2. The love of God involves love of neighbor for God. For who can really love God and not love what God loves? And God loves all men. Yet, since many would not notice that love of neighbor is included in the love of God, it is fitting that the great law of charity should have expression in two precepts: love of God, and love of neighbor.
3. These two precepts of charity suffice. Our Lord himself says (Matt. 22:40): "On these two commandments dependeth the whole law, and the prophets."
4. God is to be loved as the last end, the ultimate goal, the eternal purpose to which all things are to be referred. This totality of order and direction of creatures to God is indicated to mankind in the precept requiring all men to love God with the whole heart . . . whole soul . . . whole mind.
5. Other expressions of scripture emphasize the same totality of tendency to God; we are told to love God with our whole might, and with all our strength.
6. Perfect fulfillment of the great precept of charity, that is, total love of God, cannot be attained in this earthly life; it will come in heaven. St. Augustine says (De Perfect. Justit.), in the "fullness of heavenly charity, this precept will be fulfilled. ... As long as carnal concupiscence remains to be restrained by continence, man cannot love God with his whole heart." Yet it is man's duty on earth to come nearer and nearer to the fulfilling of the precept of perfect charity.
7. We are to love our neighbor as ourselves; not, indeed, as much as we love ourselves, but in the same manner, and with desire for the same good that we seek for ourselves. We seek to attain God, and, loving our neighbor as ourselves, we seek to have our neighbor attain God.
8. The order of charity is expressed in the precept of charity: love of God first, and love of neighbor second. And yet the second love is in the first.
45. The Gift of Wisdom
1. To be wise is to know the deepest causes in that department of knowledge and conduct in which one is said to be wise. A wise physician must know the fundamental principles of medicine. The term wisdom, taken simply, means the knowledge of the highest cause of all, that is, God. Out of this knowledge comes clear judgment about all things, judgment made in the divine light of the knowledge. Now, man attains this judgment through the Holy Ghost. Wisdom is, therefore, a gift of the Holy Ghost.
2. Wisdom, notwithstanding it has the power to direct man's life according to the charity which resides in his will, is itself in the intellect as in its proper subject.

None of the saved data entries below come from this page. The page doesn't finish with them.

### src/rtl/snd_rd_pkg.sv
package snd_rd_pkg;

  // Read-side index codes (after folding)
  localparam logic [7:0] IX_DMA_CTRL  = 8'h41;
  localparam logic [7:0] IX_DMA_ADDR  = 8'h42;
  localparam logic [7:0] IX_TIMER     = 8'h45;
  localparam logic [7:0] IX_DMA_SAMP  = 8'h49;
  localparam logic [7:0] IX_RESET     = 8'h4C;
  localparam logic [7:0] IX_V_WAVE    = 8'h80;
  localparam logic [7:0] IX_V_FREQ    = 8'h81;
  localparam logic [7:0] IX_V_STARTH  = 8'h82;
  localparam logic [7:0] IX_V_STARTL  = 8'h83;
  localparam logic [7:0] IX_V_ENDH    = 8'h84;
  localparam logic [7:0] IX_V_ENDL    = 8'h85;
  localparam logic [7:0] IX_V_VOL     = 8'h89;
  localparam logic [7:0] IX_V_CURH    = 8'h8A;
  localparam logic [7:0] IX_V_CURL    = 8'h8B;
  localparam logic [7:0] IX_V_PAN     = 8'h8C;
  localparam logic [7:0] IX_V_RAMP    = 8'h8D;
  localparam logic [7:0] IX_ACTIVE_RD = 8'h8E;
  localparam logic [7:0] IX_IRQ_STAT  = 8'h8F;
  localparam logic [7:0] FOLD_LIMIT   = 8'h8F;

  // Write-side index codes (raw index)
  localparam logic [7:0] IX_ACTIVE_WR = 8'h0E;
  localparam logic [7:0] IX_RESET_WR  = 8'h4C;

  typedef struct packed {
    logic        valid;
    logic [7:0]  wave_ctrl;
    logic [15:0] freq;
    logic [31:0] start_a;
    logic [31:0] end_a;
    logic [31:0] cur_a;
    logic [15:0] vol_rb;
    logic [3:0]  pan;
    logic [7:0]  ramp_ctrl;
  } voice_view_t;

  function automatic logic [7:0] fold_index(input logic [7:0] raw);
    return (raw > FOLD_LIMIT) ? {1'b0, raw[6:0]} : raw;
  endfunction

  function automatic logic [15:0] vol_readback(input logic [31:0] vol, input int unsigned frac);
    logic [31:0] whole;
    whole = (vol >> frac) << 4;
    return whole[15:0];
  endfunction

  function automatic logic [7:0] dma_byte(input logic [7:0] ctrl, input logic tc);
    return {ctrl[7], tc, ctrl[5:0]};
  endfunction

  function automatic logic [7:0] reset_byte(input logic [7:0] r, input logic en);
    return {r[7:3], en, r[1:0]};
  endfunction

  function automatic logic [7:0] voice_stat_byte(input logic [4:0] v, input logic wave_p,
                                                 input logic ramp_p);
    return {~wave_p, ~ramp_p, 1'b1, v};
  endfunction

endpackage

### src/rtl/snd_host_regs.sv
module snd_host_regs
  import snd_rd_pkg::*;
#(
  parameter bit           LOCK_ACTIVE = 1'b1,
  parameter logic [4:0]   ACT_RST     = 5'd13
) (
  input  logic        clk,
  input  logic        rst_n,
  input  logic        idx_we,
  input  logic [7:0]  idx_wdata,
  input  logic        dat_we,
  input  logic [15:0] dat_wdata,
  output logic [7:0]  idx_q,
  output logic [15:0] last_data,
  output logic [7:0]  reset_q,
  output logic [4:0]  active_q,
  output logic        act_write_blocked
);

  logic act_write_hit;
  logic act_lock;

  assign act_write_hit = dat_we && (idx_q == IX_ACTIVE_WR);

  generate
    if (LOCK_ACTIVE) begin : g_lock
      assign act_lock = reset_q[1];
    end else begin : g_nolock
      assign act_lock = 1'b0;
    end
  endgenerate

  assign act_write_blocked = act_write_hit && act_lock;

  always_ff @(posedge clk) begin
    if (!rst_n) begin
      idx_q     <= '0;
      last_data <= '0;
      reset_q   <= '0;
      active_q  <= ACT_RST;
    end else begin
      if (idx_we) idx_q <= idx_wdata;
      if (dat_we) begin
        last_data <= dat_wdata;
        if (idx_q == IX_RESET_WR) reset_q <= dat_wdata[15:8];
        if (act_write_hit && !act_lock) active_q <= dat_wdata[12:8];
      end
    end
  end

endmodule

### src/rtl/snd_irq_track.sv
module snd_irq_track #(
  parameter int NV = 32,
  localparam int VW = (NV > 1) ? $clog2(NV) : 1
) (
  input  logic          clk,
  input  logic          rst_n,
  input  logic          tc_set,
  input  logic [NV-1:0] wave_set,
  input  logic [NV-1:0] ramp_set,
  input  logic          ack_tc,
  input  logic          ack_voice,
  output logic          tc_flag,
  output logic [NV-1:0] wave_pend,
  output logic [NV-1:0] ramp_pend,
  output logic [VW-1:0] irq_voice,
  output logic          irq_voice_wave,
  output logic          irq_voice_ramp,
  output logic [7:0]    status
);

  // Lowest-numbered voice with anything pending wins
  always_comb begin
    irq_voice = '0;
    for (int i = NV - 1; i >= 0; i--) begin
      if (wave_pend[i] || ramp_pend[i]) irq_voice = VW'(i);
    end
  end

  assign irq_voice_wave = wave_pend[irq_voice];
  assign irq_voice_ramp = ramp_pend[irq_voice];

  generate
    for (genvar g = 0; g < NV; g++) begin : g_voice
      logic pop;
      assign pop = ack_voice && (irq_voice == VW'(g));
      always_ff @(posedge clk) begin
        if (!rst_n) begin
          wave_pend[g] <= 1'b0;
          ramp_pend[g] <= 1'b0;
        end else begin
          wave_pend[g] <= (wave_pend[g] && !pop) || wave_set[g];
          ramp_pend[g] <= (ramp_pend[g] && !pop) || ramp_set[g];
        end
      end
    end
  endgenerate

  always_ff @(posedge clk) begin
    if (!rst_n)      tc_flag <= 1'b0;
    else if (tc_set) tc_flag <= 1'b1;
    else if (ack_tc) tc_flag <= 1'b0;
  end

  assign status = {tc_flag, |ramp_pend, |wave_pend, 5'b0};

endmodule

### src/rtl/snd_read_mux.sv
module snd_read_mux
  import snd_rd_pkg::*;
(
  input  logic [7:0]  eff_idx,
  input  voice_view_t vv,
  input  logic [7:0]  dma_ctrl,
  input  logic        tc_flag,
  input  logic [15:0] dma_addr,
  input  logic [7:0]  timer_ctrl,
  input  logic [7:0]  reset_q,
  input  logic        irq_enable,
  input  logic [4:0]  active_q,
  input  logic [7:0]  stat_byte,
  input  logic [15:0] last_data,
  output logic [15:0] rd_value
);

  logic [7:0] rst_rb;
  assign rst_rb = reset_byte(reset_q, irq_enable);

  always_comb begin
    unique case (eff_idx)
      IX_DMA_CTRL,
      IX_DMA_SAMP:  rd_value = {dma_byte(dma_ctrl, tc_flag), 8'h00};
      IX_DMA_ADDR:  rd_value = dma_addr;
      IX_TIMER:     rd_value = {timer_ctrl, 8'h00};
      IX_RESET:     rd_value = {rst_rb, rst_rb};
      IX_V_WAVE:    rd_value = vv.valid ? {vv.wave_ctrl, 8'h00} : 16'h0300;
      IX_V_FREQ:    rd_value = vv.valid ? vv.freq : 16'h0000;
      IX_V_STARTH:  rd_value = vv.valid ? vv.start_a[31:16] : 16'h0000;
      IX_V_STARTL:  rd_value = vv.valid ? vv.start_a[15:0] : 16'h0000;
      IX_V_ENDH:    rd_value = vv.valid ? vv.end_a[31:16] : 16'h0000;
      IX_V_ENDL:    rd_value = vv.valid ? vv.end_a[15:0] : 16'h0000;
      IX_V_VOL:     rd_value = vv.valid ? vv.vol_rb : 16'h0000;
      IX_V_CURH:    rd_value = vv.valid ? vv.cur_a[31:16] : 16'h0000;
      IX_V_CURL:    rd_value = vv.valid ? vv.cur_a[15:0] : 16'h0000;
      IX_V_PAN:     rd_value = vv.valid ? {4'h0, vv.pan, 8'h00} : 16'h0800;
      IX_V_RAMP:    rd_value = vv.valid ? {vv.ramp_ctrl, 8'h00} : 16'h0300;
      IX_ACTIVE_RD: rd_value = {3'b111, active_q, 8'h00};
      IX_IRQ_STAT:  rd_value = {stat_byte, 8'h00};
      default:      rd_value = last_data;
    endcase
  end

endmodule

### src/rtl/snd_reg_port.sv
module snd_reg_port
  import snd_rd_pkg::*;
#(
  parameter int         NV          = 32,
  parameter int         VOL_W       = 20,
  parameter int         VOL_FRAC    = 8,
  parameter bit         LOCK_ACTIVE = 1'b1,
  parameter logic [4:0] ACT_RST     = 5'd13
) (
  input  logic             clk,
  input  logic             rst_n,
  input  logic             idx_we,
  input  logic [7:0]       idx_wdata,
  input  logic             dat_we,
  input  logic [15:0]      dat_wdata,
  input  logic             rd_stb,
  input  logic             voice_valid,
  input  logic [7:0]       v_wave_ctrl,
  input  logic [15:0]      v_freq,
  input  logic [31:0]      v_start,
  input  logic [31:0]      v_end,
  input  logic [31:0]      v_cur,
  input  logic [VOL_W-1:0] v_vol,
  input  logic [3:0]       v_pan,
  input  logic [7:0]       v_ramp_ctrl,
  input  logic [7:0]       dma_ctrl,
  input  logic [15:0]      dma_addr,
  input  logic [7:0]       timer_ctrl,
  input  logic             irq_enable,
  input  logic             tc_set,
  input  logic [NV-1:0]    wave_set,
  input  logic [NV-1:0]    ramp_set,
  output logic [15:0]      rd_data,
  output logic [7:0]       irq_status
);

  localparam int VW = (NV > 1) ? $clog2(NV) : 1;

  logic [7:0]    idx_q;
  logic [15:0]   last_data;
  logic [7:0]    reset_q;
  logic [4:0]    active_q;
  logic          act_write_blocked;
  logic [7:0]    eff_idx;
  logic          ack_tc;
  logic          ack_voice;
  logic          tc_flag;
  logic [NV-1:0] wave_pend;
  logic [NV-1:0] ramp_pend;
  logic [VW-1:0] irq_voice;
  logic          irq_voice_wave;
  logic          irq_voice_ramp;
  logic [7:0]    stat_byte;
  logic [15:0]   rd_value;
  voice_view_t   vv;

  snd_host_regs #(
    .LOCK_ACTIVE(LOCK_ACTIVE),
    .ACT_RST    (ACT_RST)
  ) u_host (
    .clk              (clk),
    .rst_n            (rst_n),
    .idx_we           (idx_we),
    .idx_wdata        (idx_wdata),
    .dat_we           (dat_we),
    .dat_wdata        (dat_wdata),
    .idx_q            (idx_q),
    .last_data        (last_data),
    .reset_q          (reset_q),
    .active_q         (active_q),
    .act_write_blocked(act_write_blocked)
  );

  // Read decode: fold high indices onto their low alias
  assign eff_idx   = fold_index(idx_q);
  assign ack_tc    = rd_stb && (eff_idx == IX_DMA_CTRL);
  assign ack_voice = rd_stb && (eff_idx == IX_IRQ_STAT);

  snd_irq_track #(.NV(NV)) u_irq (
    .clk           (clk),
    .rst_n         (rst_n),
    .tc_set        (tc_set),
    .wave_set      (wave_set),
    .ramp_set      (ramp_set),
    .ack_tc        (ack_tc),
    .ack_voice     (ack_voice),
    .tc_flag       (tc_flag),
    .wave_pend     (wave_pend),
    .ramp_pend     (ramp_pend),
    .irq_voice     (irq_voice),
    .irq_voice_wave(irq_voice_wave),
    .irq_voice_ramp(irq_voice_ramp),
    .status        (irq_status)
  );

  assign stat_byte = voice_stat_byte(5'(irq_voice), irq_voice_wave, irq_voice_ramp);

  assign vv.valid     = voice_valid;
  assign vv.wave_ctrl = v_wave_ctrl;
  assign vv.freq      = v_freq;
  assign vv.start_a   = v_start;
  assign vv.end_a     = v_end;
  assign vv.cur_a     = v_cur;
  assign vv.vol_rb    = vol_readback(32'(v_vol), VOL_FRAC);
  assign vv.pan       = v_pan;
  assign vv.ramp_ctrl = v_ramp_ctrl;

  snd_read_mux u_mux (
    .eff_idx   (eff_idx),
    .vv        (vv),
    .dma_ctrl  (dma_ctrl),
    .tc_flag   (tc_flag),
    .dma_addr  (dma_addr),
    .timer_ctrl(timer_ctrl),
    .reset_q   (reset_q),
    .irq_enable(irq_enable),
    .active_q  (active_q),
    .stat_byte (stat_byte),
    .last_data (last_data),
    .rd_value  (rd_value)
  );

  always_ff @(posedge clk) begin
    if (!rst_n)      rd_data <= '0;
    else if (rd_stb) rd_data <= rd_value;
  end

endmodule

### config.mk
export PLATFORM = sky130hd
export DESIGN_NAME = snd_reg_port
export DESIGN_NICKNAME = d
export VERILOG_FILES = /design/src/rtl/snd_rd_pkg.sv /design/src/rtl/snd_host_regs.sv /design/src/rtl/snd_irq_track.sv /design/src/rtl/snd_read_mux.sv /design/src/rtl/snd_reg_port.sv
export SDC_FILE = /design/constraint.sdc
export NUM_CORES = 1
export LEC_CHECK = 0
export BUFFER_PORTS_ARGS = -buffer_cell sky130_fd_sc_hd__buf_2
export CAP_MARGIN = 15
export CORE_ASPECT_RATIO = 0.5
export CORE_UTILIZATION = 44
export CTS_CLUSTER_SIZE = 24
export DETAILED_ROUTE_END_ITERATION = 10
export GPL_TIMING_DRIVEN = 0
export PLACE_DENSITY = 0.78
export SLEW_MARGIN = 20
export SYNTH_ARGS = -nofsm -noshare
export SYNTH_HDL_FRONTEND = slang
export SYNTH_SLANG_ARGS = --single-unit
### constraint.sdc
create_clock -name clk -period 2.6 [get_ports clk]
set_input_delay 0.65 -clock clk [delete_from_list [all_inputs] [get_ports clk]]
set_output_delay 0.65 -clock clk [all_outputs]
set_load 0.05 [all_outputs]
==> results.txt, run 1 <==
Post-Synthesis Cells = 882
Core Box Area = 0.0149 sq mm
Slew Limit Fails = 0
Detail Placement HPWL = 25.8 mm
setup repair after global routing missed its margin = true
primary flip-flop cell chosen by synthesis mapping = dfxtp_1
vias post-DR = 9355
Critical Path Source Type = register
Critical Path Fanout Max = 6
Crit path depth = 9
share of cells above drive strength 1 = 0.484
crit path cell chain = or4_4 > a211o_4 > a211oi_2 > nor2_2 > a21o_2 > nand3_4 > nand4_1 > a2111oi_4 > a211o_1
Final Net Count = 1514
# rows = 31
P&R area growth vs syn = 56.4%
H-tree depth = 4
Die Ht = 90.5 microns
post-synth top area cell = dfxtp_1
final non-filler cell total = 1448
Leak = 4.56 nW
TritonCTS Buffers = 17
share of the synthesized area in the top cell type = 0.340
Inst Count DP = 1371
Net Sw Frac = 0.310
global-route wire length before repair = 50.5 mm
Final Hold Fails = 0
power per cell area = 543 mW/mm^2
Wirelength per Cell = 23.9 microns
Worst EP arrival = 3.37 ns
number of global-route vias before repair = 8709
syn avg cell area = 7.82 sq um
top cells by count, synth = nor2_1, dfxtp_1, a21oi_1
failing checks = setup timing
CTS tree = yes
clock sink count = 117
Final period util = 1.16
Placer Congestion = 1.02
drt pass-1 iters = 8
CP peak stage delay = 0.59 ns
Distinct cells, synth = 67
FF-to-FF path depth = 9
sequential cell area fraction in the yosys report = 0.340
FF-to-FF setup slack = -0.42 ns
maxcap violations = 0
critical path's top delay family = compound AO/OA/AOI/OAI gates
Tightest Pin Transition = 0.811 ns
relative slew slack = 0.459
Comb power frac = 0.222
Top-Level Pins = 304
worst-skew pair later-pin latency = 0.42 ns
Crit Path Class = reg2reg
antenna violations before repair = 2
slowest CP cell = or4_4
WP data required = 2.95 ns
IO Port Bufs = 287
chip width = 179 microns
P_sw = 1.82 mW
routing usage on met2 = 0.616
met1 usage = 0.559
hold depth = 3
GR peak layer = met2
ANT nets after route = 0
Int Pwr = 4.04 mW
Cell Area, Synth = 0.00689 sq mm
pre-CTS WS = -0.790 ns
global-route usage over all layers = 0.412
Via density = 6.46
CTS max path bufs = 2
sequential share of power = 0.361
gr ovfl total = 0
# setup viols final = 46
worst-case vdd ir drop = 477 uV
share of total power in the clock network = 0.418
final wirelength = 34.6 mm
register bit total from synthesis = 117
final setup margin = -0.421 ns
top-count cell post-synth = nor2_1
EDFF count, synth = 0
minimum clock period = 3.02 ns
number of DRC markers in iteration 0 = 1116
CP endpoint kind = register
f_max = 331 MHz
Design Power = 5.86 mW
WP buf/inv = 0
FFs w/ async S/R, synth = 0
final instance area = 0.0108 sq mm
Cell Area, Placed = 0.00861 sq mm
clock-pin transition on the worst setup and hold timing paths = 0.06 ns
met3 Use GR = 0.110
status = finished with violations
Hold Crit Class = in2reg
synth top area cells = dfxtp_1, mux2i_1, nor2_1, a21oi_1, a221oi_1
largest net degree at the start of global routing = 17
Starting Density = 0.464
CTS Hold Buffers Added = 0
Worst Skew = 0.00910 ns
final hold slack = 0.433 ns
DRC errors left = 0
Yosys warning count = 0
Root Driver = clkbuf_16
die area = 0.0162 sq mm
kinds of logic after synthesis:
kind of cell / Yosys count / share of synthesized area
and+or+nand+nor: 372 / 0.252
AOI/OAI and AO/OA: 255 / 0.262
DFF: 117 / 0.340
muxes: 70 / 0.103
buffers and inverters: 67 / 0.0427
other: 1 / 0.000544
state kept, by name, indices dropped and copies added (netlist names):
signal            cells
rd_data              16
u_host.active_q       5
u_host.idx_q          8
u_host.last_data     16
u_host.reset_q        7
u_irq.ramp_pend      32
u_irq.tc_flag         1
u_irq.wave_pend      32
final cells by class:
| type | count | area [sq um] |
|---|---|---|
| Sequential cell | 117 | 2390 |
| Clock buffer | 22 | 494 |
| Fill cell | 1159 | 4070 |
| Tap cell | 198 | 248 |
| Clock inverter | 10 | 119 |
| Multi-Input combinational cell | 702 | 5280 |
| Inverter | 11 | 41.3 |
| Buffer | 52 | 295 |
| Timing Repair Buffer | 333 | 1910 |
| Antenna cell | 3 | 7.51 |
per-layer routing:
| layer | part of all wire | up-vias |
|---|---|---|
| met4 | 0.041 | 0 |
| met3 | 0.11 | 143 |
| met5 | 0 | - |
| met1 | 0.41 | 4451 |
| li1 | - | 4057 |
| met2 | 0.43 | 704 |
worst min-delay path: stages:
cell	delay, ns
buf_2	0.07
a21oi_1	0.03
nor2_1	0.06
stage by stage:
step	TNS [ns]	util
floorplan	-0.177	-
global placement	-48.04	0.579
detailed placement	-47.04	0.579
CTS	-9.27	0.663
global route	-10.76	0.726
finish	-5.58	0.726
cell usage in the layout, fill, tap and decap left out, types with 6 or more instances in the layout:
master     netlist  layout
nor4_1          34      15
clkbuf_2         1      12
a21oi_1         89      34
nor3_1          10       7
nor2_4           0      11
buf_6            1      12
buf_4            8      37
clkbuf_1        38      20
a221o_1         13      13
nor2_1         167     151
nand2b_1         8       8
nand3_1         26      22
nand2_4          0       8
nor4_4           0      14
and3_1           7       6
nand2_2          0      24
clkbuf_16        0      17
mux2i_1         64      64
or4_1           11       6
nor2_2           1       6
nand4_1         11      11
nand2_1         71      38
a221oi_1        34      32
a22oi_1         32      32
a21oi_2          1      54
dfxtp_1        117      94
inv_1           11      11
o21ai_0         18      17
dfxtp_2          0      17
a222oi_1         6       6
nor2b_1          8       7
buf_2            3     289
dfxtp_4          0       6
worst paths after layout:
check,endpoint,start
worst max-delay path,rd_data[15],u_irq.ramp_pend[27]
worst min-delay path,u_irq.ramp_pend[11],ramp_set[11]
worst max register to register,rd_data[15],u_irq.ramp_pend[27]
worst min register to register,rd_data[9],rd_data[9]
power by group through the flow:
stage	logic (mW)	clock network, mW	registers [mW]
finish	1.30	2.45	2.11
global route	1.37	2.52	2.12
detailed placement	0.968	0	2.09
floorplan	0.503	0	2.09
global placement	0.956	0	2.09
CTS	1.13	2.44	2.07
repair_timing:
item / in CTS / in global routing
endpoints found under the setup margin: 89 / 89
buffers inserted: 19 / 25
pin swaps: 22 / 73
resized for setup: 106 / 210
gates cloned: 2 / 0
(Power assumes the default switching activity.)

3. Wisdom is in the practical intellect as well as in the speculative intellect. For it is not merely abstract knowing; it is a directing of human conduct, and hence is a doing.
4. Wisdom, as a gift of the Holy Ghost, enables a person to judge rightly of divine things, and to judge of other things according to the divine law of charity which is in him. Wisdom presupposes charity. Since charity is expelled by mortal sin, so also is wisdom.
5. Whoever is free from mortal sin and is in the state of sanctifying grace has charity, and also has wisdom.
6. St. Augustine says that there is a special agreement or correspondence of wisdom with peacemakers. For he says (De Serm. Dom. in Mont., i): "Wisdom is becoming to peacemakers, in whom there is no movement of rebellion, but only obedience to reason." Hence the seventh beatitude, "Blessed are the peacemakers, for they shall be called the children of God," corresponds to the gift of wisdom.
46. Folly
1. Folly is the opposite of wisdom. Folly is the contrary of wisdom, whereas fatuity is the sheer absence of wisdom.
2. Folly is dullness in judging, especially in matters that relate to God and the good of the soul. When folly results from inordinate love and use of earthly things, it is a sin.
3. Since a man's sense is plunged into earthly things by lust more than by any other vice, folly is called "the daughter of lust."